The example there doesn't show a second class implemented differently. but assuming instead of wanting to have many instances of this class sorted by the property sorted here, we could subclass it and override the compareTo method.

in this example, it doesn't really show why we would do that, consider a class that had more than one string property, maybe an id, an age, a name. So the compareTo in this person class might by default sort by name. Now if we created a subclass birthday list entry say, to have it sort by age instead.

so jamming the object instances into something that naturally sorts, such as a TreeSet, or using a sort operation on the colletion, would cause the instances of person class to be sorted differently from the instances of birthday list class. I guess we could have some configurable external proparty that each object instance would know how to retreive somehow so that we could configure sorting by different properties in the one class, where this variable would drive the compareTo method implemented here, that would not need to have a new object type subclassed etc to have different sorting.

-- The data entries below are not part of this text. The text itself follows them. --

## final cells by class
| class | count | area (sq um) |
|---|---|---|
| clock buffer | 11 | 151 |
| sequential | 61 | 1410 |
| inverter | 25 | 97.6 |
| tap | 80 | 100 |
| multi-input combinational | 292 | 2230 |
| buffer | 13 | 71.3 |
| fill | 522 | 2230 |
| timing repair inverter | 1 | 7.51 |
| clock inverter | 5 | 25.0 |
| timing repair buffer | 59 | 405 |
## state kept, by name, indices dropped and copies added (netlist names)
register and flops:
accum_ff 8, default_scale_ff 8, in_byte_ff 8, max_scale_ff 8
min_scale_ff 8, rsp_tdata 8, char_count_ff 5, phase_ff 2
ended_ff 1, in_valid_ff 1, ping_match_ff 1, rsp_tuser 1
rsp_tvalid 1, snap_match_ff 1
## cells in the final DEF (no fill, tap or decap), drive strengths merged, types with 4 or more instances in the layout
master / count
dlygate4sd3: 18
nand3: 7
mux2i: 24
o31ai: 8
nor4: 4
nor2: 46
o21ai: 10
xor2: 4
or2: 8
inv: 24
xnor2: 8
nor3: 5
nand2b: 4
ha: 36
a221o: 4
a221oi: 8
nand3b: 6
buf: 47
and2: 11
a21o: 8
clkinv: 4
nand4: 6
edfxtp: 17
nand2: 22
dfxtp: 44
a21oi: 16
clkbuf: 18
**src/hw/rtl/shash_pkg.sv**
```systemverilog
// Shared types and constants for the SHA-256 stream hasher.
// Holds the round constants, the initial hash values and the core control structs.
// No dependencies.
package shash_pkg;

	localparam int BLOCK_BYTES = 64;
	localparam int WORD_BITS   = 32;
	localparam int NUM_WORDS   = 8;
	localparam int ROUNDS      = 64;

	localparam logic [7:0] PAD_BYTE = 8'h80;
	localparam logic [5:0] LEN_POS  = 6'd56;

	// Input item kinds carried on tuser.
	localparam logic CMD_ABSORB = 1'b0;
	localparam logic CMD_FINISH = 1'b1;

	localparam logic [31:0] K_TABLE [ROUNDS] = '{
		32'h428a2f98, 32'h71374491, 32'hb5c0fbcf, 32'he9b5dba5,
		32'h3956c25b, 32'h59f111f1, 32'h923f82a4, 32'hab1c5ed5,
		32'hd807aa98, 32'h12835b01, 32'h243185be, 32'h550c7dc3,
		32'h72be5d74, 32'h80deb1fe, 32'h9bdc06a7, 32'hc19bf174,
		32'he49b69c1, 32'hefbe4786, 32'h0fc19dc6, 32'h240ca1cc,
		32'h2de92c6f, 32'h4a7484aa, 32'h5cb0a9dc, 32'h76f988da,
		32'h983e5152, 32'ha831c66d, 32'hb00327c8, 32'hbf597fc7,
		32'hc6e00bf3, 32'hd5a79147, 32'h06ca6351, 32'h14292967,
		32'h27b70a85, 32'h2e1b2138, 32'h4d2c6dfc, 32'h53380d13,
		32'h650a7354, 32'h766a0abb, 32'h81c2c92e, 32'h92722c85,
		32'ha2bfe8a1, 32'ha81a664b, 32'hc24b8b70, 32'hc76c51a3,
		32'hd192e819, 32'hd6990624, 32'hf40e3585, 32'h106aa070,
		32'h19a4c116, 32'h1e376c08, 32'h2748774c, 32'h34b0bcb5,
		32'h391c0cb3, 32'h4ed8aa4a, 32'h5b9cca4f, 32'h682e6ff3,
		32'h748f82ee, 32'h78a5636f, 32'h84c87814, 32'h8cc70208,
		32'h90befffa, 32'ha4506ceb, 32'hbef9a3f7, 32'hc67178f2
	};

	localparam logic [NUM_WORDS-1:0][31:0] H_INIT = {
		32'h5be0cd19, 32'h1f83d9ab, 32'h9b05688c, 32'h510e527f,
		32'ha54ff53a, 32'h3c6ef372, 32'hbb67ae85, 32'h6a09e667
	};

	typedef struct packed {
		logic       push;
		logic [7:0] byte_val;
		logic       reinit;
	} core_ctrl_t;

	typedef struct packed {
		logic       busy;
		logic [5:0] fill;
	} core_stat_t;

	typedef enum logic [4:0] {
		S_IDLE = 5'b00001,
		S_PAD  = 5'b00010,
		S_LEN  = 5'b00100,
		S_WAIT = 5'b01000,
		S_OUT  = 5'b10000
	} seq_state_t;

endpackage

```
**src/hw/rtl/shash_core.sv**
```systemverilog
// SHA-256 compression core: byte-wide block window, message schedule and one round unit.
// The round unit runs once per cycle, one round at a time, then the chaining words are updated.
// Depends on shash_pkg.
module shash_core (
	input  logic                     clk,
	input  logic                     arst_n,
	input  shash_pkg::core_ctrl_t    ctrl,
	output shash_pkg::core_stat_t    stat,
	output logic [shash_pkg::NUM_WORDS-1:0][31:0] hash
);

	typedef enum logic [2:0] {
		C_IDLE  = 3'b001,
		C_ROUND = 3'b010,
		C_ADD   = 3'b100
	} core_state_t;

	core_state_t state_q;
	logic [511:0] blk_q;
	logic [5:0]   fill_q;
	logic [5:0]   rnd_q;
	logic [shash_pkg::NUM_WORDS-1:0][31:0] v_q;
	logic [shash_pkg::NUM_WORDS-1:0][31:0] h_q;

	logic [31:0] w0, w1, w9, w14, w_new, s0, s1;
	logic [31:0] big0, big1, choose, major, t1, t2;
	logic        start;

	function automatic logic [31:0] rotr(input logic [31:0] x, input int n);
		return (x >> n) | (x << (32 - n));
	endfunction

	// The window holds the sixteen schedule words, the oldest in the top bits.
	assign w0  = blk_q[511:480];
	assign w1  = blk_q[479:448];
	assign w9  = blk_q[223:192];
	assign w14 = blk_q[63:32];

	assign s0    = rotr(w1, 7) ^ rotr(w1, 18) ^ (w1 >> 3);
	assign s1    = rotr(w14, 17) ^ rotr(w14, 19) ^ (w14 >> 10);
	assign w_new = s1 + w9 + s0 + w0;

	assign big1   = rotr(v_q[4], 6) ^ rotr(v_q[4], 11) ^ rotr(v_q[4], 25);
	assign choose = (v_q[4] & v_q[5]) ^ (~v_q[4] & v_q[6]);
	assign t1     = v_q[7] + big1 + choose + shash_pkg::K_TABLE[rnd_q] + w0;
	assign big0   = rotr(v_q[0], 2) ^ rotr(v_q[0], 13) ^ rotr(v_q[0], 22);
	assign major  = (v_q[0] & v_q[1]) ^ (v_q[0] & v_q[2]) ^ (v_q[1] & v_q[2]);
	assign t2     = big0 + major;

	assign start = ctrl.push && (fill_q == 6'd63);

	always_ff @(posedge clk or negedge arst_n) begin
		if (!arst_n) begin
			state_q <= C_IDLE;
			fill_q  <= '0;
			rnd_q   <= '0;
			h_q     <= shash_pkg::H_INIT;
		end else begin
			unique case (state_q)
				C_IDLE: begin
					if (ctrl.push) begin
						fill_q <= fill_q + 6'd1;
					end
					if (start) begin
						rnd_q   <= '0;
						state_q <= C_ROUND;
					end
					if (ctrl.reinit) begin
						h_q <= shash_pkg::H_INIT;
					end
				end
				C_ROUND: begin
					rnd_q <= rnd_q + 6'd1;
					if (rnd_q == 6'd63) begin
						state_q <= C_ADD;
					end
				end
				C_ADD: begin
					for (int i = 0; i < shash_pkg::NUM_WORDS; i++) begin
						h_q[i] <= h_q[i] + v_q[i];
					end
					state_q <= C_IDLE;
				end
				default: begin
					state_q <= C_IDLE;
				end
			endcase
		end
	end

	always_ff @(posedge clk) begin
		if (state_q == C_IDLE && ctrl.push) begin
			blk_q <= {blk_q[503:0], ctrl.byte_val};
		end else if (state_q == C_ROUND) begin
			blk_q <= {blk_q[479:0], w_new};
		end
		if (start) begin
			v_q <= h_q;
		end else if (state_q == C_ROUND) begin
			v_q[7] <= v_q[6];
			v_q[6] <= v_q[5];
			v_q[5] <= v_q[4];
			v_q[4] <= v_q[3] + t1;
			v_q[3] <= v_q[2];
			v_q[2] <= v_q[1];
			v_q[1] <= v_q[0];
			v_q[0] <= t1 + t2;
		end
	end

	assign stat.busy = (state_q != C_IDLE);
	assign stat.fill = fill_q;
	assign hash      = h_q;

	a_start_round: assert property (@(posedge clk) disable iff (!arst_n)
		start && state_q == C_IDLE |=> state_q == C_ROUND && rnd_q == 6'd0)
		else $error("compression did not start at round zero");

	a_round_to_add: assert property (@(posedge clk) disable iff (!arst_n)
		state_q == C_ROUND && rnd_q == 6'd63 |=> state_q == C_ADD)
		else $error("round 63 not followed by the chaining update");

	a_add_done: assert property (@(posedge clk) disable iff (!arst_n)
		state_q == C_ADD |=> state_q == C_IDLE && fill_q == 6'd0)
		else $error("block finished with a nonzero fill count");

	a_no_push_busy: assert property (@(posedge clk) disable iff (!arst_n)
		state_q != C_IDLE |-> !ctrl.push && !ctrl.reinit)
		else $error("byte pushed or hash reset during compression");

endmodule

```
**src/hw/rtl/sha256_stream_hasher_unit.sv**
```systemverilog
// Input: a byte item is accepted while the core is idle; the 64th byte of a block starts a
// compression that holds s_tready low for the 64 rounds of the shared round unit plus the
// chaining update. Finish: padding bytes go in one per cycle while the core is idle,
// with one or two compressions, then the eight digest words leave one per cycle while
// m_tready is high. Reset (arst_n low) restores the initial hash values and clears the
// length and fill counts; the block buffer itself is not cleared.
module sha256_stream_hasher_unit (
	input  logic        clk,
	input  logic        arst_n,
	input  logic        s_tvalid,
	output logic        s_tready,
	input  logic [7:0]  s_tdata,   // [7:0] data_byte
	input  logic        s_tuser,   // [0] cmd
	output logic        m_tvalid,
	input  logic        m_tready,
	output logic [39:0] m_tdata,   // [31:0] digest_word, [34:32] word_index, [39:35] zero
	output logic        m_tlast
);

	shash_pkg::seq_state_t state_q;
	shash_pkg::core_ctrl_t ctrl;
	shash_pkg::core_stat_t stat;
	logic [shash_pkg::NUM_WORDS-1:0][31:0] hash;

	logic [63:0] len_q;
	logic [63:0] len_sh_q;
	logic [2:0]  cnt_q;
	logic [2:0]  widx_q;
	logic        in_acc;

	assign s_tready = (state_q == shash_pkg::S_IDLE) && !stat.busy;
	assign in_acc   = s_tvalid && s_tready;

	always_comb begin
		ctrl = '0;
		unique case (state_q)
			shash_pkg::S_IDLE: begin
				ctrl.push     = in_acc;
				ctrl.byte_val = (s_tuser == shash_pkg::CMD_FINISH) ? shash_pkg::PAD_BYTE : s_tdata;
			end
			shash_pkg::S_PAD: begin
				ctrl.push = !stat.busy && (stat.fill != shash_pkg::LEN_POS);
			end
			shash_pkg::S_LEN: begin
				ctrl.push     = !stat.busy;
				ctrl.byte_val = len_sh_q[63:56];
			end
			shash_pkg::S_OUT: begin
				ctrl.reinit = m_tready && (widx_q == 3'd7);
			end
			default: begin
				ctrl = '0;
			end
		endcase
	end

	always_ff @(posedge clk or negedge arst_n) begin
		if (!arst_n) begin
			state_q <= shash_pkg::S_IDLE;
			len_q   <= '0;
			cnt_q   <= '0;
			widx_q  <= '0;
		end else begin
			unique case (state_q)
				shash_pkg::S_IDLE: begin
					if (in_acc) begin
						if (s_tuser == shash_pkg::CMD_FINISH) begin
							len_q   <= '0;
							state_q <= shash_pkg::S_PAD;
						end else begin
							len_q <= len_q + 64'd8;
						end
					end
				end
				shash_pkg::S_PAD: begin
					if (!stat.busy && stat.fill == shash_pkg::LEN_POS) begin
						cnt_q   <= '0;
						state_q <= shash_pkg::S_LEN;
					end
				end
				shash_pkg::S_LEN: begin
					if (!stat.busy) begin
						cnt_q <= cnt_q + 3'd1;
						if (cnt_q == 3'd7) begin
							state_q <= shash_pkg::S_WAIT;
						end
					end
				end
				shash_pkg::S_WAIT: begin
					if (!stat.busy) begin
						widx_q  <= '0;
						state_q <= shash_pkg::S_OUT;
					end
				end
				shash_pkg::S_OUT: begin
					if (m_tready) begin
						widx_q <= widx_q + 3'd1;
						if (widx_q == 3'd7) begin
							state_q <= shash_pkg::S_IDLE;
						end
					end
				end
				default: begin
					state_q <= shash_pkg::S_IDLE;
				end
			endcase
		end
	end

	// The length snapshot shifts out most significant byte first.
	always_ff @(posedge clk) begin
		if (in_acc && s_tuser == shash_pkg::CMD_FINISH) begin
			len_sh_q <= len_q;
		end else if (state_q == shash_pkg::S_LEN && !stat.busy) begin
			len_sh_q <= {len_sh_q[55:0], 8'h00};
		end
	end

	shash_core u_core (
		.clk    (clk),
		.arst_n (arst_n),
		.ctrl   (ctrl),
		.stat   (stat),
		.hash   (hash)
	);

	assign m_tvalid = (state_q == shash_pkg::S_OUT);
	assign m_tdata  = {5'b00000, widx_q, hash[widx_q]};
	assign m_tlast  = (widx_q == 3'd7);

endmodule

```
**config.mk**
```make
export PLATFORM = sky130hd
export DESIGN_NAME = sha256_stream_hasher_unit
export DESIGN_NICKNAME = d
export VERILOG_FILES = /design/src/hw/rtl/shash_pkg.sv /design/src/hw/rtl/shash_core.sv /design/src/hw/rtl/sha256_stream_hasher_unit.sv
export SDC_FILE = /design/constraint.sdc
export NUM_CORES = 2
export LEC_CHECK = 0
export BUFFER_PORTS_ARGS = -buffer_cell sky130_fd_sc_hd__buf_4
export CAP_MARGIN = 10
export CORE_MARGIN = 2
export CORE_UTILIZATION = 35
export CTS_BUF_LIST = sky130_fd_sc_hd__clkbuf_8
export DETAILED_ROUTE_END_ITERATION = 7
export PLACE_DENSITY = 0.53
export SYNTH_ARGS = -nofsm -noshare
export SYNTH_HDL_FRONTEND = slang
export SYNTH_SLANG_ARGS = --single-unit
```
**constraint.sdc**
```tcl
create_clock -name clk -period 13.55 [get_ports clk]
set_clock_uncertainty 0.05 [all_clocks]
set_input_delay 2.71 -clock clk [delete_from_list [all_inputs] [get_ports clk]]
set_output_delay 2.71 -clock clk [all_outputs]
set_load 0.05 [all_outputs]
```
* After elaboration in Yosys (flattened, before gate mapping)
Memories as Yosys holds them, arrays and structs flattened. Index checks and enable logic that the tools add are counted.
Operators by class: $add $sub $neg 23, $mul 0, divide/modulo/power cells 0, $lt $le $gt $ge 2, eq/ne operators 26, shift operators 0, mux-type cells 37, bitwise gates (word level) 28, reductions and logical operators 25
Operator list (number):
- $mux 512 | 2
- $mux 256 | 3
- $add 32x32->32 | 18
- $pmux 256 s2 | 1
- $xor 32x32->32 | 9
- $mux 64 | 3
- $and 32x32->32 | 5
- $bmux 32 s3 | 1
- $mux 32 | 3
- $add 64x4->64 const B | 1
- $mux 5 | 8
- $not 32->32 | 1
- $or 10x32->32 | 1
- $or 13x32->32 | 1
- $or 14x32->32 | 1
- $or 15x32->32 | 1
- $or 19x32->32 | 1
- $or 21x32->32 | 1
- $or 25x32->32 | 1
- $or 26x32->32 | 1
- $or 30x32->32 | 1
- $or 7x32->32 | 1
- $xor 32x22->32 | 1
- $xor 32x29->32 | 1
- 33 further kinds | 74
Word-level totals: register bits after elaboration 1178, latch bits 0, memory bits (writable) 0, bits in read-only memories 2048, bits of input ports 13, output and inout port bits 43, word-level logic and storage cells 167, memories kept 1
Memories:
- (name not given) | words 64, width 32, read ports 1, clocked after memory_dff 0, write ports 0, line shash_core.sv:45 | assign t1 = v_q[7] + big1 + choose + shash_pkg::K_TABLE[rnd_q] + w0;

* Longest topological paths before layout
depth after elaboration 10, mapped depth 40

* Cells and area by module
From an unflattened synthesis, not the netlist that was laid out.
Second synthesis, totals: cells, all modules 8513, area, all modules 78185.0 um^2
By module, submodules not included:
- shash_core | instances 1, cells an instance 7709, area each 69771.9 um^2, seq. area each 30015.0 um^2
- sha256_stream_hasher_unit | instances 1, cells an instance 804, area each 8413.1 um^2, seq. area each 3634.7 um^2

* Least setup slack after synthesis
Ideal clock, no wire load.
path type input -> register, from input port s_tvalid, to register u_core.blk_q[0], enable pin, arrival 11.956 ns, data required time 9.836 ns, path slack -2.121 ns, cell stages on the path 6, buffers on the path 2, cells stage by stage nand2_1 nand2_1 o21ai_1 clkbuf_1 clkbuf_1 nand2_1
Between the ends: word-level cells in the longest chain between the ends 4
RTL lines:
- start, declared | line sha256_stream_hasher_unit.sv:10 | input logic s_tvalid,
- $logic_and 1x1->1 | line sha256_stream_hasher_unit.sv:32 | assign in_acc = s_tvalid && s_tready;
- $pmux 1 s3 | line sha256_stream_hasher_unit.sv:36 | unique case (state_q)
- $logic_and 1x1->1 | line shash_core.sv:92 | if (state_q == C_IDLE && ctrl.push) begin
- $reduce_bool 2->1 (no line)
- end signal, assigned | line shash_core.sv:93 | blk_q <= {blk_q[503:0], ctrl.byte_val};
- end signal, assigned | line shash_core.sv:95 | blk_q <= {blk_q[479:0], w_new};
- end, declared | line shash_core.sv:19 | logic [511:0] blk_q;
Every way passes these cells. A chain may end at the register's enable or synchronous reset.

* Final worst setup path
from register u_core.rnd_q[1], to register u_core.v_q[30] in the netlist's numbering (data pin)
Between the ends: word-level cells in the longest chain between the ends 9
RTL lines:
- start, declared | line shash_core.sv:21 | logic [5:0] rnd_q;
- start signal, assigned | line shash_core.sv:73 | rnd_q <= rnd_q + 6'd1;
- $not 6->7 (implied by the code) | line shash_core.sv:45
- $mem_v2 64x32
- $mux 32 (implied by the code) (2 in series) | line shash_core.sv:45
- $add 32x32->32 (2 in series) | line shash_core.sv:45
- $add 32x32->32 | line shash_core.sv:107 | v_q[0] <= t1 + t2;
- $mux 256 | line shash_core.sv:99 | end else if (state_q == C_ROUND) begin
- $mux 256 | line shash_core.sv:97 | if (start) begin
- end signal, assigned | line shash_core.sv:98 | v_q <= h_q;
- end, declared | line shash_core.sv:22 | logic [shash_pkg::NUM_WORDS-1:0][31:0] v_q;
Every way passes these cells. The select of a mux whose other input is x is not followed.

==> impl_metrics.ini <==
[run_status]
outcome = completed

[synthesis]
synth.top_cell.area_share_pct = 31.88
async_flop_share_pct = 29.27
ys_warn_count = 0
synthTopCellsByCount = nand2_1, edfxtp_1, a21oi_1, o21ai_0, clkbuf_1
syn_inst = 8471
synth_area_leader_cell = edfxtp_1
ys_types = 92
yosysMostFrequentCell = nand2_1
synth-main-ff-cell = edfxtp_1
synth.avg_cell_area_sq_um = 9.217
synth_edf_count = 829
postSynthRegisterBits = 1172
yosysSeqAreaShare_pct = 43.10
synth_area_sq_um = 78080
synthTopCellsByArea = edfxtp_1, nand2_1, dfrtp_1

[pwr]
peakVddDrop_v = 0.0005060
leakage_nw = 36.93
power_mw = 23.37
powerDensity_nw_per_um2 = 273.5

[worst_setup_path]
cp.buffers_inverters = 5
r2r_start = u_core.rnd_q[1]$_DFFE_PN0P_
crit_type = flip-flop to flip-flop
crit_path_frequent_cell = fa_1
reg2reg_slack_ps = 2280
max_stage_delay_ps = 960
r2r_end = u_core.v_q[30]$_DFFE_PP_
path_depth = 34
cp.arrival_ps = 11960
ff2ff_path_depth = 34
critPathTopFamily = compound AO/OA/AOI/OAI gates
start_kind = flip-flop
slowest_stage = ha_1
path_max_fanout = 17
critPathCaptureType = flip-flop
worstSetupEndpoint = u_core.v_q[30]$_DFFE_PP_
cp-startpoint = u_core.rnd_q[1]$_DFFE_PN0P_
required_ps = 14240

[floorplanning]
pin_count = 56
core_sq_um = 222100
initial_core_util_pct = 35.16
rows = 173
die_width_um = 476.3
dieArea_sq_um = 226900
die_h_um = 476.3

[placed_design]
port_buffers = 50
dp_hpwl_um = 180600
preCtsSetupSlack_ps = 2537
gp_congestion = 0.9107
placedInstanceArea_sq_um = 81140
dp_cells = 11105

[global_route]
grt_pass1_vias = 60392
grt_first_pass_wirelength_um = 378000
grt.total_usage_pct = 21.61
grt_antenna_before_repair = 5
grt_max_degree = 225
grt-ovfl-total = 0

[clock_tree]
clk_latency_ps = 1020
clockBufferDepth = 3
cts-resized-gates = 0
cts_sinks = 1172
cts_inserted_buffers = 215
cts_setup_buffers = 0
h-tree-depth = 4
hold_buffers = 0
clk_pin_slew_ps = 60
clk_root_buffer_cell = clkbuf_8
tritoncts = built

[timing]
hold_viol = 0
max_freq_mhz = 88.74
layout_setup_ws_ps = 2281
period_needed_ps = 11270
relSlewSlack_pct = 21.96
hold_ws_ps = 437.3
setup_viol = 0
tightest_slew_ps = 1141
drv_slew = 0
post-route-period-util_pct = 83.17
tns_ps = 0
rsz0062_at_grt = no

[cells_and_area]
drive_gt1_share_pct = 8.444
ff_latch_area_sq_um = 33660
area_delta_synth_final_pct = 9.468
final_cells = 11518
stdcell_area_sq_um = 85470
multiInputGateArea_sq_um = 41480
final_core_util_pct = 38.48
fillers = 22369
final_nets = 8955

[min_path]
hold_class = flip-flop to flip-flop

[route]
met3_wirelength_um = 13430
wl_per_cell_um = 21.78
dr.pass1.iters = 6
drcViolationCount = 0
route.met2.wl_um = 113800
ant_nets = 0
drtIter0Drc = 5404
num_vias = 61503
routed_wl_um = 250900
via_per_inst = 5.340
met1Wirelength_um = 112200
top_layer = met5

[flow_run]
cap_viol_max_count = 0
## report_power, final
part | internal (mW) | switching [mW] | leakage (nW)
registers | 5.58 | 0.771 | 11.5
logic | 5.39 | 8.23 | 22.9
clock network | 1.71 | 1.70 | 2.50
total | 12.7 | 10.7 | 36.9
## per-layer routing
layer,GRT usage [%],vias up
met5,0,-
met4,9.570,2
met3,2.772,454
met2,34.08,1815
met1,29.70,30346
li1,-,28886
## how the worst min path moves through the flow
stage / slack, ps / end / cells past startpoint / startpoint
final: 440 / u_core.fill_q[5]$_DFFE_PN0P_ / 1 / u_core.fill_q[5]$_DFFE_PN0P_
after global placement: 400 / u_core.fill_q[5]$_DFFE_PN0P_ / 1 / u_core.fill_q[5]$_DFFE_PN0P_
after CTS: 430 / len_sh_q[39]$_DFFE_PP_ / 2 / len_sh_q[31]$_DFFE_PP_
after global routing: 450 / u_core.fill_q[5]$_DFFE_PN0P_ / 1 / u_core.fill_q[5]$_DFFE_PN0P_
after floorplan: 380 / u_core.fill_q[5]$_DFFE_PN0P_ / 1 / u_core.fill_q[5]$_DFFE_PN0P_
after detailed placement: 420 / u_core.fill_q[5]$_DFFE_PN0P_ / 1 / u_core.fill_q[5]$_DFFE_PN0P_
## registers in the layout, indices dropped and copies added (netlist names), 5 cells and up
| signal | flops |
|---|---|
| len_q | 61 |
| len_sh_q | 61 |
| state_q | 5 |
| u_core.blk_q | 512 |
| u_core.fill_q | 6 |
| u_core.hash | 256 |
| u_core.rnd_q | 6 |
| u_core.v_q | 256 |
## final cells by class
type / count / share of cell area [%]
multi-input combinational: 6495 / 48.53
sequential: 1172 / 39.39
tap: 2975 / 4.355
clock buffer: 246 / 3.961
inverter: 336 / 1.484
timing repair buffer: 127 / 1.183
clock inverter: 163 / 1.089
antenna: 4 / 0.01171
## cells in the final DEF, fill, tap and decap left out, types with 46 or more instances in the layout
cell | synthesis | routed
a211oi_1 | 48 | 48
a21o_1 | 211 | 211
a21oi_1 | 496 | 496
a31oi_1 | 56 | 55
and3_1 | 53 | 53
buf_4 | 5 | 122
clkbuf_8 | 0 | 246
clkinv_1 | 3 | 46
dfrtp_1 | 205 | 201
dfstp_2 | 138 | 138
edfxtp_1 | 829 | 829
fa_1 | 195 | 195
ha_1 | 400 | 400
inv_1 | 333 | 412
mux4_2 | 81 | 81
nand2_1 | 2560 | 2556
nand2b_1 | 47 | 47
nand3_1 | 95 | 95
nor2_1 | 409 | 409
nor3_1 | 88 | 88
o21a_1 | 63 | 63
o21ai_0 | 453 | 453
o21bai_1 | 50 | 50
xnor2_1 | 379 | 379
xor2_1 | 238 | 238
## kinds of logic after synthesis
| logic type | share of synthesized area, % |
|---|---|
| AND/OR/NAND/NOR | 18.04 |
| AO/OA/AOI/OAI | 13.13 |
| flip-flops | 43.10 |
| buffers and inverters | 3.921 |
| XOR/XNOR | 6.921 |
| adder cells (fa/ha/maj) | 11.44 |
| multiplexers | 3.449 |
| other | 0.004803 |
(Power assumes the default switching activity.)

in that second example, you seem to be wanting to compare something that implements a comparable interface with something that does not. in that case you would have to come up with your own code that meticulously inspects each property in the A, and B ones, so that you end up coming with something that returns -1, 0,or +1 in a manner like the built in compare thingie would, but in this case, unless you made this logic into a wrapper class that implements Comparable interface, the Java built int utilities for comparing (or sorting) would not be able to make use of this.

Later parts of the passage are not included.